DATA IN THIS EXERCISE:

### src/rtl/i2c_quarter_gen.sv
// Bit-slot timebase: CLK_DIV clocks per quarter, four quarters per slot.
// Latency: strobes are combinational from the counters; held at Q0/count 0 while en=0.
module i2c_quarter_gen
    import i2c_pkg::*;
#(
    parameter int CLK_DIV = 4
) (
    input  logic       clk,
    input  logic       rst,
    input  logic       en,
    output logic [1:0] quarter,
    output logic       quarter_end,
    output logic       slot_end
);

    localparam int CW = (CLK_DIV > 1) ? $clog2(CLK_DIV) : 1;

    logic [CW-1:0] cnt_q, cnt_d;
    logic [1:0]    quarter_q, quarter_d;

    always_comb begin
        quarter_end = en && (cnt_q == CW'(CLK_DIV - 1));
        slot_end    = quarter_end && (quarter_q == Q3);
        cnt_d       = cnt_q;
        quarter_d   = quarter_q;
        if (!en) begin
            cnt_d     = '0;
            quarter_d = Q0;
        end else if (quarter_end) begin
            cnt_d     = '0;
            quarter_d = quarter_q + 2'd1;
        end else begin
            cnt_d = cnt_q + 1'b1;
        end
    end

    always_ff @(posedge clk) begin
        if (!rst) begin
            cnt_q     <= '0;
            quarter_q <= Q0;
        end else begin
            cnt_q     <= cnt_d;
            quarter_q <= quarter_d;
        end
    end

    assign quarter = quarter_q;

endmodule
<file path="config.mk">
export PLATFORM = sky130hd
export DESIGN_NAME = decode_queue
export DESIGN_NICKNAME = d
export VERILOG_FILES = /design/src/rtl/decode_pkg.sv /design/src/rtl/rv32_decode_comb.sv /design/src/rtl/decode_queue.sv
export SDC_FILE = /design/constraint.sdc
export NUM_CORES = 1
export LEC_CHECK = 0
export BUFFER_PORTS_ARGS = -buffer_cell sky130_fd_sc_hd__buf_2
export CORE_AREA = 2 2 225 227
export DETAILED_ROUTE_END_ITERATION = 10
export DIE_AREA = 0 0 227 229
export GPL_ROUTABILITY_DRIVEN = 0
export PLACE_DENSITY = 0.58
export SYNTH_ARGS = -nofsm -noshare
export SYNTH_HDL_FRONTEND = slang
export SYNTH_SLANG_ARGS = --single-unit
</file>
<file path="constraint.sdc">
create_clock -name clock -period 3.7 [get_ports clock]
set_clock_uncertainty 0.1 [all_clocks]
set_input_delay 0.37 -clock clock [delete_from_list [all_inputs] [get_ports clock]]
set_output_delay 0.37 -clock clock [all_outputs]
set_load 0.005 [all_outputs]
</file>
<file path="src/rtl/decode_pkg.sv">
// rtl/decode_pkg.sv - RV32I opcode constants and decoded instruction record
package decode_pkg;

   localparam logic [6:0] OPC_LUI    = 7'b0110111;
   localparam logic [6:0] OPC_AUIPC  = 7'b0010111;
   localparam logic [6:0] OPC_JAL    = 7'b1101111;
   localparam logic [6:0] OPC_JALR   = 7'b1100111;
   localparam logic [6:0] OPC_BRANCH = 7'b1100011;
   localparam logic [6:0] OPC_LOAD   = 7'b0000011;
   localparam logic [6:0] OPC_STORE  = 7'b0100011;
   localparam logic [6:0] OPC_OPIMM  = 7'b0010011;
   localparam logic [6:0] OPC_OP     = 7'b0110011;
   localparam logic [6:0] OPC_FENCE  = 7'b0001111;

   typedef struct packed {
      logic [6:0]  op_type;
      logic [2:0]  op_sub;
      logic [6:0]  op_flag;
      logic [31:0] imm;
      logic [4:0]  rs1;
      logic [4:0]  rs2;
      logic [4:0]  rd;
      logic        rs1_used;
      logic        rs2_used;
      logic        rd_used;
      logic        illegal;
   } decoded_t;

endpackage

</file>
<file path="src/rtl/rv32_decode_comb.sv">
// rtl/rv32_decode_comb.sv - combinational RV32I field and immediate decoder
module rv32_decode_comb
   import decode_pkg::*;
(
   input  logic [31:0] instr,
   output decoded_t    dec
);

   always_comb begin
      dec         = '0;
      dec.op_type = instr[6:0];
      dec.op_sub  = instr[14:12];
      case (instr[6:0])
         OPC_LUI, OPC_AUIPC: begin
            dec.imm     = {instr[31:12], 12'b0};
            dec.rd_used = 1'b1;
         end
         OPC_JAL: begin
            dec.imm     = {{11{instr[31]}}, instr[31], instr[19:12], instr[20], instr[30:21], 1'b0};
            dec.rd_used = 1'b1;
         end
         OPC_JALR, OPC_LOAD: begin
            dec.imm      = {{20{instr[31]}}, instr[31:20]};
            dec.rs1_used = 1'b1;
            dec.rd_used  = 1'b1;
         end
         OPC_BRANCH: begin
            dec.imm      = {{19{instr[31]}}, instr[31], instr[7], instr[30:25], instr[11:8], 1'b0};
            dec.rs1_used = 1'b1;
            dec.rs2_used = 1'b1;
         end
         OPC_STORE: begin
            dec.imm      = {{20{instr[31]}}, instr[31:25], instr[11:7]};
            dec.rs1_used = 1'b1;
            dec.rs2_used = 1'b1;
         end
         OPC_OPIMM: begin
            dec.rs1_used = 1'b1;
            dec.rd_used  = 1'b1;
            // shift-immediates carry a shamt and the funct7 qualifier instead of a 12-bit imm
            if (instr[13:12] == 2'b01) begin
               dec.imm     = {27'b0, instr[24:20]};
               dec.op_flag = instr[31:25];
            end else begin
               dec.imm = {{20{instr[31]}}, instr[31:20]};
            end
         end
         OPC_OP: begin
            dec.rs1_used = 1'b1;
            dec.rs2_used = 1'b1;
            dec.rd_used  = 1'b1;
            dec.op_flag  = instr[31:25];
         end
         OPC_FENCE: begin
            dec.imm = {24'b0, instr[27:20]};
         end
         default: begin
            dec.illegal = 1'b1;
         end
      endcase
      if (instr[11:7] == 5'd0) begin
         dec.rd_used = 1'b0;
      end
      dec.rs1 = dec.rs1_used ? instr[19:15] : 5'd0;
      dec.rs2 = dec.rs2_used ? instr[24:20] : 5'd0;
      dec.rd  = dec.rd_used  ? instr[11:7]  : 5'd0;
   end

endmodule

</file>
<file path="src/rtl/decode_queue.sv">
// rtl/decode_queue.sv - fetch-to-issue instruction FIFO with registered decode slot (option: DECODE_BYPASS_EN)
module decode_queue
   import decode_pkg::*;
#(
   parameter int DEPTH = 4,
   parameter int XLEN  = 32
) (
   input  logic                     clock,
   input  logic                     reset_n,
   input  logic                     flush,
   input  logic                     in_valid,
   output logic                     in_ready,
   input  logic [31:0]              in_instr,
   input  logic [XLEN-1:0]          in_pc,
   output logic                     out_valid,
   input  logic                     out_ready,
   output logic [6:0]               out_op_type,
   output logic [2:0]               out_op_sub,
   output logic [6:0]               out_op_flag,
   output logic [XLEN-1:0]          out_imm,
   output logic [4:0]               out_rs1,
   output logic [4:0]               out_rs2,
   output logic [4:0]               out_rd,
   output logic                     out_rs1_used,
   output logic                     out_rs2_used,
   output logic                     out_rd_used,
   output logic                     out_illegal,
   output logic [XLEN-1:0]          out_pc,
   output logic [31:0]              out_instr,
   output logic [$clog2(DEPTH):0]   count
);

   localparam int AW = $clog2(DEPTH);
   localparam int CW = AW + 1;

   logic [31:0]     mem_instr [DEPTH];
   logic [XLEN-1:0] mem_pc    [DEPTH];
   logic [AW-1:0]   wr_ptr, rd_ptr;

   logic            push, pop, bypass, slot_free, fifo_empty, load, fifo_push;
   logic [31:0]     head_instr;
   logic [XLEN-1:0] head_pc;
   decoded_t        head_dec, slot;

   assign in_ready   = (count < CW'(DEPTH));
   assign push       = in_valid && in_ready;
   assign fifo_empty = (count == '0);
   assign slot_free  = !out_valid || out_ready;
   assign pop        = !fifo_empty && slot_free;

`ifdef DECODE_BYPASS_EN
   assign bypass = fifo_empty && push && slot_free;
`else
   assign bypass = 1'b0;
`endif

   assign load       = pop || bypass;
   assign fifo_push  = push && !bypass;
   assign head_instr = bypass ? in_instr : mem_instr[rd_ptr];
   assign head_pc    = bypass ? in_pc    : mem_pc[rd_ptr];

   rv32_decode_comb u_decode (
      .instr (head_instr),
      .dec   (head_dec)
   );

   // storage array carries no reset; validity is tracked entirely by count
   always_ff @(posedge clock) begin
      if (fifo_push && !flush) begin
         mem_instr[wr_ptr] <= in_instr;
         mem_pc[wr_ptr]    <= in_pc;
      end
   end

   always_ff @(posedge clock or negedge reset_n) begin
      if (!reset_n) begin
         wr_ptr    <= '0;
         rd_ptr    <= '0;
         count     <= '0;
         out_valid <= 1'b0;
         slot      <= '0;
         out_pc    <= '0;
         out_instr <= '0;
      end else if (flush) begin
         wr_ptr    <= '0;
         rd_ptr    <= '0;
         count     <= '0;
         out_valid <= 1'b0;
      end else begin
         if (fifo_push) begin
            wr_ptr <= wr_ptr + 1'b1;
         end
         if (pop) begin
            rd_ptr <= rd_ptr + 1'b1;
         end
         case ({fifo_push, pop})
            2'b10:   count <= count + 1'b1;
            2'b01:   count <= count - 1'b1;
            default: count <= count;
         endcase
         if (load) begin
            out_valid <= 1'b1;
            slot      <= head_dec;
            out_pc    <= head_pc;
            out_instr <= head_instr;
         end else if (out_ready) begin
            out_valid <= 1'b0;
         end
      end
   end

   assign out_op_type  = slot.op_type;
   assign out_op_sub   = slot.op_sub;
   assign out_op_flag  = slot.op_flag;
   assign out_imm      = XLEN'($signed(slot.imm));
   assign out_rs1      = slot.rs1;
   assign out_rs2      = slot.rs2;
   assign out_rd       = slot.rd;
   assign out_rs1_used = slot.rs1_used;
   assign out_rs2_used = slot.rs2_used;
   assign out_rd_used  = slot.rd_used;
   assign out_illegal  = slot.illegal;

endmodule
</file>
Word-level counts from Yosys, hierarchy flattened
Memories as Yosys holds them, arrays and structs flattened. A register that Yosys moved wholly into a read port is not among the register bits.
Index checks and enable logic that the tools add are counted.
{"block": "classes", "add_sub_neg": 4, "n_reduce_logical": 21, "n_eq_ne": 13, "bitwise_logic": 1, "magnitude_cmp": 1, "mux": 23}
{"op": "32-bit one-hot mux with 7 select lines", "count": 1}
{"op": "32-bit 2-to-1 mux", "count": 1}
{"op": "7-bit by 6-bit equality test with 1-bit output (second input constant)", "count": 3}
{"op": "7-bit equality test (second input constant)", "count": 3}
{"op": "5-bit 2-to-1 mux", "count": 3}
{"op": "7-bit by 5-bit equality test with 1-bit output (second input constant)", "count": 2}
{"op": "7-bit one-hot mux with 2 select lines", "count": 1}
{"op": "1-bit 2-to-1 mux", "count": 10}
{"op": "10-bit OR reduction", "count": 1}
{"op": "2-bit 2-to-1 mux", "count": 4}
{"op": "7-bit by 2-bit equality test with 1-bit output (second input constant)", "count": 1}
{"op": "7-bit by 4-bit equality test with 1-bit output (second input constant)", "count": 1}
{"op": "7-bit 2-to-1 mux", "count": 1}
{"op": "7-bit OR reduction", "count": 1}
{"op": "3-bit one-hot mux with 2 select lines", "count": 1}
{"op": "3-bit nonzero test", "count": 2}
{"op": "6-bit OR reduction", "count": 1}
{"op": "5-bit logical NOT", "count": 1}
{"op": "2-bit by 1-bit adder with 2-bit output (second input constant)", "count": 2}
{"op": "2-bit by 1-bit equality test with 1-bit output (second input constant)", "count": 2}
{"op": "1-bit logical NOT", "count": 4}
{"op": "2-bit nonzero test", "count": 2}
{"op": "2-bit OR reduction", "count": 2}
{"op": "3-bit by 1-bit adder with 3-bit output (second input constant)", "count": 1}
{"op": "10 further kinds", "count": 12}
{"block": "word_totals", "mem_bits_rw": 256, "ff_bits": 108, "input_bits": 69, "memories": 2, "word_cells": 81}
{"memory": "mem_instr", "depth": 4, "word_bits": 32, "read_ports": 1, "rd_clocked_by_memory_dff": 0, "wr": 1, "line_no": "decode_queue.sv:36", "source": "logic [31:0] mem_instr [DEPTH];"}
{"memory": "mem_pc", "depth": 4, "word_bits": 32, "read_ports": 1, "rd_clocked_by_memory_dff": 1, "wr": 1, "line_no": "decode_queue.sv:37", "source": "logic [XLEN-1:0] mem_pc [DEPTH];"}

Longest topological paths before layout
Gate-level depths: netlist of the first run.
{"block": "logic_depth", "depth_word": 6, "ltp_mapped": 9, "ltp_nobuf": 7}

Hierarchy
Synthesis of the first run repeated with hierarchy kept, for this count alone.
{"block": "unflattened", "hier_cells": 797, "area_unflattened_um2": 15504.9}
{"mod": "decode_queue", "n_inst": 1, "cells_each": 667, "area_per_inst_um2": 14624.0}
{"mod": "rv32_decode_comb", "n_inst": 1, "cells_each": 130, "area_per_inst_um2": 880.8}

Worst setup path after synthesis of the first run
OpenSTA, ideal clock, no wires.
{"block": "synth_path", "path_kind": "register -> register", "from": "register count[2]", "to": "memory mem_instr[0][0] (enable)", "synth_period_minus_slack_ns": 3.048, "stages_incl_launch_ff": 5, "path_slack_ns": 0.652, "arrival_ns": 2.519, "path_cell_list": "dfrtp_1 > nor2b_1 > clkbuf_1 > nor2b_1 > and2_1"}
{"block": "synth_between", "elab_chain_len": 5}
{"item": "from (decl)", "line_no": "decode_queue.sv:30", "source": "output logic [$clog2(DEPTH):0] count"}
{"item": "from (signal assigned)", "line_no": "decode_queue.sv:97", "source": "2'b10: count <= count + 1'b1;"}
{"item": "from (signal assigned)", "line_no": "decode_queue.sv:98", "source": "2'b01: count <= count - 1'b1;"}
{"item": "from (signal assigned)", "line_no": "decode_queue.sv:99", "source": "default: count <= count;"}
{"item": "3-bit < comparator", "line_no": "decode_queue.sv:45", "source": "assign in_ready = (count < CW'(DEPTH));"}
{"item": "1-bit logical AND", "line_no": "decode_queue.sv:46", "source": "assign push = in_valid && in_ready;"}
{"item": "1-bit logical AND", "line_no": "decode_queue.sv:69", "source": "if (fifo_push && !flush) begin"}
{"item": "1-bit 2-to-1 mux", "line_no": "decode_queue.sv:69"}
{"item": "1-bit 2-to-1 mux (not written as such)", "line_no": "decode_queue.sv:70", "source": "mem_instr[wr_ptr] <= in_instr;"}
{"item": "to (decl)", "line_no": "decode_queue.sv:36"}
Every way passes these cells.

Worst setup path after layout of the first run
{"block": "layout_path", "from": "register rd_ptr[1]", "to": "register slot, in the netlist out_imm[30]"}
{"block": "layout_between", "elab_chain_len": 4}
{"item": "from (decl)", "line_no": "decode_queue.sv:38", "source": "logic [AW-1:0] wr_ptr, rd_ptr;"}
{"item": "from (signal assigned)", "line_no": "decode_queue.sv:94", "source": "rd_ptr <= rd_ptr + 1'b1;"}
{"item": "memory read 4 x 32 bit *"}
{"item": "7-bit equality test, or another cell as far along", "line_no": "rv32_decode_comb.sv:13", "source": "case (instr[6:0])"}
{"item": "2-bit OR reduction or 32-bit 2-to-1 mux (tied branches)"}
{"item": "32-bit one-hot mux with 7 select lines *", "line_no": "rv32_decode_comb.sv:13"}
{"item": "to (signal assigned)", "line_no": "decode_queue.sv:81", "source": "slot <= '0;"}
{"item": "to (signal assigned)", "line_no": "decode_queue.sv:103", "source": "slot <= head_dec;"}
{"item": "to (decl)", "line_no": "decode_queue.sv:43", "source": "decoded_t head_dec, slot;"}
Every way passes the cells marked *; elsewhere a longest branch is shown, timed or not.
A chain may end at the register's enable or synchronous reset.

YOUR ASSIGNMENT:
Where a line of the records contains the word "second", copy that line.

EXERCISE ANSWER:
{"op": "7-bit by 6-bit equality test with 1-bit output (second input constant)", "count": 3}
{"op": "7-bit equality test (second input constant)", "count": 3}
{"op": "7-bit by 5-bit equality test with 1-bit output (second input constant)", "count": 2}
{"op": "7-bit by 2-bit equality test with 1-bit output (second input constant)", "count": 1}
{"op": "7-bit by 4-bit equality test with 1-bit output (second input constant)", "count": 1}
{"op": "2-bit by 1-bit adder with 2-bit output (second input constant)", "count": 2}
{"op": "2-bit by 1-bit equality test with 1-bit output (second input constant)", "count": 2}
{"op": "3-bit by 1-bit adder with 3-bit output (second input constant)", "count": 1}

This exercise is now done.